→ TASK PROMPT: Two lines mark the range in the entries below: the one holding "export CORE_MARGIN = 8" and the one holding "count grew 0.47%". Set down those two and all lines between them, exactly.

[Records excerpted from a collection]
..........

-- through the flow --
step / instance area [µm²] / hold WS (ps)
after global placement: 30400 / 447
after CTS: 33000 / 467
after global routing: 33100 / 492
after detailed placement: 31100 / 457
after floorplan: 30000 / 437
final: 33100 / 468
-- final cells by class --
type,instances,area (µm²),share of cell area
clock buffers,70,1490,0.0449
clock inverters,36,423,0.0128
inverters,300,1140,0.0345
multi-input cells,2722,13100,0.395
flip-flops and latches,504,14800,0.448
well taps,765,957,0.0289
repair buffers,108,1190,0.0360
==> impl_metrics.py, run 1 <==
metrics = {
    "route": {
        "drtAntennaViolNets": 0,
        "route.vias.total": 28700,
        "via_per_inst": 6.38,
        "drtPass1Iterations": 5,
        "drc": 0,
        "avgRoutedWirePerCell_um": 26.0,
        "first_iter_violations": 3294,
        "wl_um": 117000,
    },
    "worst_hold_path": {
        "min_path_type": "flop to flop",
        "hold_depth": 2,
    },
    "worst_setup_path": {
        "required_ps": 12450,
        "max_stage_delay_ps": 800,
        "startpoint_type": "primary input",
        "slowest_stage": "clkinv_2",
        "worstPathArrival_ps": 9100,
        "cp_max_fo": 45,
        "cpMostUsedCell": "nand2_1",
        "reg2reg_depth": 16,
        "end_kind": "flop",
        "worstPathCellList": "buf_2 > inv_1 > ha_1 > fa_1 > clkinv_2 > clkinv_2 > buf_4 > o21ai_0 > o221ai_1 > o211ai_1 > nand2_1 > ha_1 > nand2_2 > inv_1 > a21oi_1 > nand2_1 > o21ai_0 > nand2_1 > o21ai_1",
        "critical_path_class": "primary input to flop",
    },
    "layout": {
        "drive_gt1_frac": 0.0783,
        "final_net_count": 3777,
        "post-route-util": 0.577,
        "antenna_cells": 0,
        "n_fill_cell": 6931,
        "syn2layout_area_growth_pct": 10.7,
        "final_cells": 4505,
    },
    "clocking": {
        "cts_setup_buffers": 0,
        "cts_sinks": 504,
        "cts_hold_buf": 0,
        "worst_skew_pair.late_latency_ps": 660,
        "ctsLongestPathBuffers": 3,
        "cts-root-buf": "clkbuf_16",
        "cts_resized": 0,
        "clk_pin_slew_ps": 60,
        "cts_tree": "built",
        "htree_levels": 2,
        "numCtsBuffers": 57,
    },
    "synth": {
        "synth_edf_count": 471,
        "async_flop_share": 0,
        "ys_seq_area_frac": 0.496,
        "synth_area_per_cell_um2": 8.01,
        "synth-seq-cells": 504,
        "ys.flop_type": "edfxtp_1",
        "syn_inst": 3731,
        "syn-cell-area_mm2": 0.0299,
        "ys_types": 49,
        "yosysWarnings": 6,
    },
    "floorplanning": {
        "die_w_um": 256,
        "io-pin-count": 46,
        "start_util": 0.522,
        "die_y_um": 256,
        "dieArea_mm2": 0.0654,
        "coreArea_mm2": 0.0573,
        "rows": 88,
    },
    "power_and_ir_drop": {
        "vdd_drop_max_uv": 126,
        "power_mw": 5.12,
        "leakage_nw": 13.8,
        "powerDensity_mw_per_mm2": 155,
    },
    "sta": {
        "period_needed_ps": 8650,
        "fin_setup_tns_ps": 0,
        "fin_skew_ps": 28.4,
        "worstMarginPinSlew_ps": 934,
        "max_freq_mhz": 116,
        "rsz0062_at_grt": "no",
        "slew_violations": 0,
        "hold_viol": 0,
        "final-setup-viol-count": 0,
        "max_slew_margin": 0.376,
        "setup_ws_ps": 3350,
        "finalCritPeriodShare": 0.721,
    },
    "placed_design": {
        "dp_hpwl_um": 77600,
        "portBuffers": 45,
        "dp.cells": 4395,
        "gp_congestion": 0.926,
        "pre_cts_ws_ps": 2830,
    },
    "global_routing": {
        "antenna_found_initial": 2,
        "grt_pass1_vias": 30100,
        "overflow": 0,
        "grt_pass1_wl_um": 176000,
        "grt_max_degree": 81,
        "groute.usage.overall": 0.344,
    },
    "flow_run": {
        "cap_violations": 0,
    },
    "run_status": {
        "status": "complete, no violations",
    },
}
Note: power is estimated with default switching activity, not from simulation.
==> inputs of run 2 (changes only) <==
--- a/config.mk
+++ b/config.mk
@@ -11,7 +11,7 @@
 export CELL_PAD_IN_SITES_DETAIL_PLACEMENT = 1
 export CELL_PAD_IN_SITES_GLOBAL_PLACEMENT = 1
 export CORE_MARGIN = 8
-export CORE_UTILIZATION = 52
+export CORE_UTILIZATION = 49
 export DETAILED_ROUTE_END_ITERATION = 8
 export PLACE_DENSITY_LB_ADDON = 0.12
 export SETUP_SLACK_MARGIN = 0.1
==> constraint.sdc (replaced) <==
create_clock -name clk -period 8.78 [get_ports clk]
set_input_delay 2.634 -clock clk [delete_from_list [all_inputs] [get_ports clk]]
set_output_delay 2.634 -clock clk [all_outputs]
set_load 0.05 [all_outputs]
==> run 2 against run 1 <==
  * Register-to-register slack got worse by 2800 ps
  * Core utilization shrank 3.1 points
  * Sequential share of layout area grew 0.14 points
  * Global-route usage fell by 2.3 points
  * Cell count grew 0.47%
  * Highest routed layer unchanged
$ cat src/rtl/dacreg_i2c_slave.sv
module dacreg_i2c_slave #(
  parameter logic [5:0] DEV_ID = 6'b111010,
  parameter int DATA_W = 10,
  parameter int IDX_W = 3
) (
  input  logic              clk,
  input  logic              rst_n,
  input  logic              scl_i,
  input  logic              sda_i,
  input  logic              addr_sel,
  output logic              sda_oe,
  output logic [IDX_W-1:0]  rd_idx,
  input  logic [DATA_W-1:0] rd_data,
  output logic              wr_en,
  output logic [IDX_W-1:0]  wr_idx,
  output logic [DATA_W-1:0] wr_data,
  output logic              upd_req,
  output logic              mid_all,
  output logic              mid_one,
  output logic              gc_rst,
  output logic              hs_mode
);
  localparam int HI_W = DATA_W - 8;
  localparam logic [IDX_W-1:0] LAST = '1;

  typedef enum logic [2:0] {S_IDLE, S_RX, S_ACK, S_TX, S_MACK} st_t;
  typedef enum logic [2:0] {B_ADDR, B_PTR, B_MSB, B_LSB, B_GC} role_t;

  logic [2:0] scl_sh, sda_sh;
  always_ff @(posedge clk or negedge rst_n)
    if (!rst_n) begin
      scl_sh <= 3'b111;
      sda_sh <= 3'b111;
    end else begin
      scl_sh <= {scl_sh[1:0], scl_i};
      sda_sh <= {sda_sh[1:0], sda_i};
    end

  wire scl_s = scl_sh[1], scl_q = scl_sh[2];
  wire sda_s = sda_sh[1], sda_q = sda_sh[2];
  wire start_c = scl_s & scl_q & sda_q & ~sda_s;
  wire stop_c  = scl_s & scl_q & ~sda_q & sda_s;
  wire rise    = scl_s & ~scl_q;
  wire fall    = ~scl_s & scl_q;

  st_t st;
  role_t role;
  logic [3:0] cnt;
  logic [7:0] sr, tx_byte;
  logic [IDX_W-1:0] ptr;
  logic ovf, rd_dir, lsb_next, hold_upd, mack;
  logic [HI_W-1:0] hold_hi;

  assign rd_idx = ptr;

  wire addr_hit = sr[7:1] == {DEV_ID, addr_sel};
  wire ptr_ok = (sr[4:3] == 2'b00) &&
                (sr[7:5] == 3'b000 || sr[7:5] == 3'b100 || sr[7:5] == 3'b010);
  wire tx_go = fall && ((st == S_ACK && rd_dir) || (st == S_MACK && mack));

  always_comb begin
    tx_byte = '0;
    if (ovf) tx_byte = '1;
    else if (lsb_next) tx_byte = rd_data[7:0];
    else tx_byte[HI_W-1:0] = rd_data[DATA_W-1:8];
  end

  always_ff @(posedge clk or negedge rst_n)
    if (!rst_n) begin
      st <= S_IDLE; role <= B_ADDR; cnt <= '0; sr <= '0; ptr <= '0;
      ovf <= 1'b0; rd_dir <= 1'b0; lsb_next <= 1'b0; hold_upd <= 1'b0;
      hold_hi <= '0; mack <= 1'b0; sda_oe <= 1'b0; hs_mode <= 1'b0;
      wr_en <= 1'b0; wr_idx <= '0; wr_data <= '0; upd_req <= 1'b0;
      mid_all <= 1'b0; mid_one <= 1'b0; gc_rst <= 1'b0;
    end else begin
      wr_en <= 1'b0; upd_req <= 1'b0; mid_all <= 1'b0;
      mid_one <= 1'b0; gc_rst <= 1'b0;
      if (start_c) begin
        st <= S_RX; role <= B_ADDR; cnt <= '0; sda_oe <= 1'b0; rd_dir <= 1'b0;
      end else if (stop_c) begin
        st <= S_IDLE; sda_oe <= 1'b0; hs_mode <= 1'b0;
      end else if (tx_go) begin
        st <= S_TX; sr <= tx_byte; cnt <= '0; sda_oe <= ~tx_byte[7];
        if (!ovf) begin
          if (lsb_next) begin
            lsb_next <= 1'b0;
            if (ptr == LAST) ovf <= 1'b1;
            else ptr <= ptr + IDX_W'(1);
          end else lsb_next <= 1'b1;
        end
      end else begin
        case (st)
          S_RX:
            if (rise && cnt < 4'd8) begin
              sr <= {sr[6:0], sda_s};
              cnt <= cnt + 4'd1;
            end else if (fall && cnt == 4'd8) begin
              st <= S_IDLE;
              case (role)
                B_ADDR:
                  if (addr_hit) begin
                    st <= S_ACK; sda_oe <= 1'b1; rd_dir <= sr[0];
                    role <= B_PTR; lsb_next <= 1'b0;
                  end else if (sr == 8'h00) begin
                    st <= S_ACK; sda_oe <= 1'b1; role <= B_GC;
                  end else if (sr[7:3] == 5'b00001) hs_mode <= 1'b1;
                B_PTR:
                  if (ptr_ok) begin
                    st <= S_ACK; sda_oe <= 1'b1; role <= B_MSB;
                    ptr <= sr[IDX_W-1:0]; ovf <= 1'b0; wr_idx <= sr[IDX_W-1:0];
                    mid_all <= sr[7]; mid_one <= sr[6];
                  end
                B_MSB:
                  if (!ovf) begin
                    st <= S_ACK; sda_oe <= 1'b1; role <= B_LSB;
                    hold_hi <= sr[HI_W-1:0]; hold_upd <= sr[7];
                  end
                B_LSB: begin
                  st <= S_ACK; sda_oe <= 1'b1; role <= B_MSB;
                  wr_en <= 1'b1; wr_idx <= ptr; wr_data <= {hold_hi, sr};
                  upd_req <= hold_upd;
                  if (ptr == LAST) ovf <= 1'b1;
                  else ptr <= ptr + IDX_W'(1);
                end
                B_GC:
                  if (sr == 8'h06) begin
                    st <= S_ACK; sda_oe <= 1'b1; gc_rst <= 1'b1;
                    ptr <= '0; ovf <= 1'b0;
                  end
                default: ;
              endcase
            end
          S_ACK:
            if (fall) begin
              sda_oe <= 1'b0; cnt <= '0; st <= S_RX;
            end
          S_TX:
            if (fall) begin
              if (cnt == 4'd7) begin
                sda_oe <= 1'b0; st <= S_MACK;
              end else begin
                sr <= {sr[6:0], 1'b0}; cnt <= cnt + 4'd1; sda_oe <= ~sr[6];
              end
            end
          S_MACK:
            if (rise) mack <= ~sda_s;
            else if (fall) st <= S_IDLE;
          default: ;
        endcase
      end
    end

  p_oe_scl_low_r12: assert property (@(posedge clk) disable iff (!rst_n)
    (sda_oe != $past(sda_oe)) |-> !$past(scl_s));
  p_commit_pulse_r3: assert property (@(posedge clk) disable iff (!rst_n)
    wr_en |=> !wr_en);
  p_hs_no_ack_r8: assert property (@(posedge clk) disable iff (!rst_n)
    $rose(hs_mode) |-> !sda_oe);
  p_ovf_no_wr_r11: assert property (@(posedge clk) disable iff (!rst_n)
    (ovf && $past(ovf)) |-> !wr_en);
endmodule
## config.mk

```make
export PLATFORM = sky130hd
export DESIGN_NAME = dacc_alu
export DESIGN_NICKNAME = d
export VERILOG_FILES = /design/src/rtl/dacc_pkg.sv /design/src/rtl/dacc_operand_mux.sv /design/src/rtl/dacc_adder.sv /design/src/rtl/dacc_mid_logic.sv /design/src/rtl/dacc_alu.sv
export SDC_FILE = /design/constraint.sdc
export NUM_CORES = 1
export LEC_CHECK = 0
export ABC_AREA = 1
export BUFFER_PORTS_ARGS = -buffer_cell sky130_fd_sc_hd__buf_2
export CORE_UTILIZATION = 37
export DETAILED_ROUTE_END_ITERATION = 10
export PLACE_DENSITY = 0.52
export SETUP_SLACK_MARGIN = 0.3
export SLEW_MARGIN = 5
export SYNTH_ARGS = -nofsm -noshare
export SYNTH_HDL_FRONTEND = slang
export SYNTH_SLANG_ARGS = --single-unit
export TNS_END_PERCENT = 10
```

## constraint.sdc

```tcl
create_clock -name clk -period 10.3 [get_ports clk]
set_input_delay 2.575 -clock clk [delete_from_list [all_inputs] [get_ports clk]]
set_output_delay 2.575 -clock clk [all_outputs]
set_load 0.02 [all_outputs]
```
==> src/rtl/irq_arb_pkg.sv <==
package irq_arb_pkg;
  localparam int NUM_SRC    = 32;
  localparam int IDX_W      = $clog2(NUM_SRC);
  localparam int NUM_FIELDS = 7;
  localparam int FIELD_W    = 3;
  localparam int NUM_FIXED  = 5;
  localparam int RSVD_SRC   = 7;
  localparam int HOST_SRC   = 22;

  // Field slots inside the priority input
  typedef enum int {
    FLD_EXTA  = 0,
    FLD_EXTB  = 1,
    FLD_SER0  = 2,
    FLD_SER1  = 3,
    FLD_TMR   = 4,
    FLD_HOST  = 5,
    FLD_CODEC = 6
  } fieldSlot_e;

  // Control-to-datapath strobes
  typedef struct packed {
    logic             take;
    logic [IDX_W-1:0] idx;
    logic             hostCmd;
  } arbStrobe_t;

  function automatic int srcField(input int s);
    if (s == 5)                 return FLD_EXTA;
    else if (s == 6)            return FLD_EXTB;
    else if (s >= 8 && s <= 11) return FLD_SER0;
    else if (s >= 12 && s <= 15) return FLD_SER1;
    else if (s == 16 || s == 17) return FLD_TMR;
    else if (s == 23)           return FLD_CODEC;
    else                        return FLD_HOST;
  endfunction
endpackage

..........

→ RESPONSE AREA:
 export CORE_MARGIN = 8
-export CORE_UTILIZATION = 52
+export CORE_UTILIZATION = 49
 export DETAILED_ROUTE_END_ITERATION = 8
 export PLACE_DENSITY_LB_ADDON = 0.12
 export SETUP_SLACK_MARGIN = 0.1
==> constraint.sdc (replaced) <==
create_clock -name clk -period 8.78 [get_ports clk]
set_input_delay 2.634 -clock clk [delete_from_list [all_inputs] [get_ports clk]]
set_output_delay 2.634 -clock clk [all_outputs]
set_load 0.05 [all_outputs]
==> run 2 against run 1 <==
  * Register-to-register slack got worse by 2800 ps
  * Core utilization shrank 3.1 points
  * Sequential share of layout area grew 0.14 points
  * Global-route usage fell by 2.3 points
  * Cell count grew 0.47%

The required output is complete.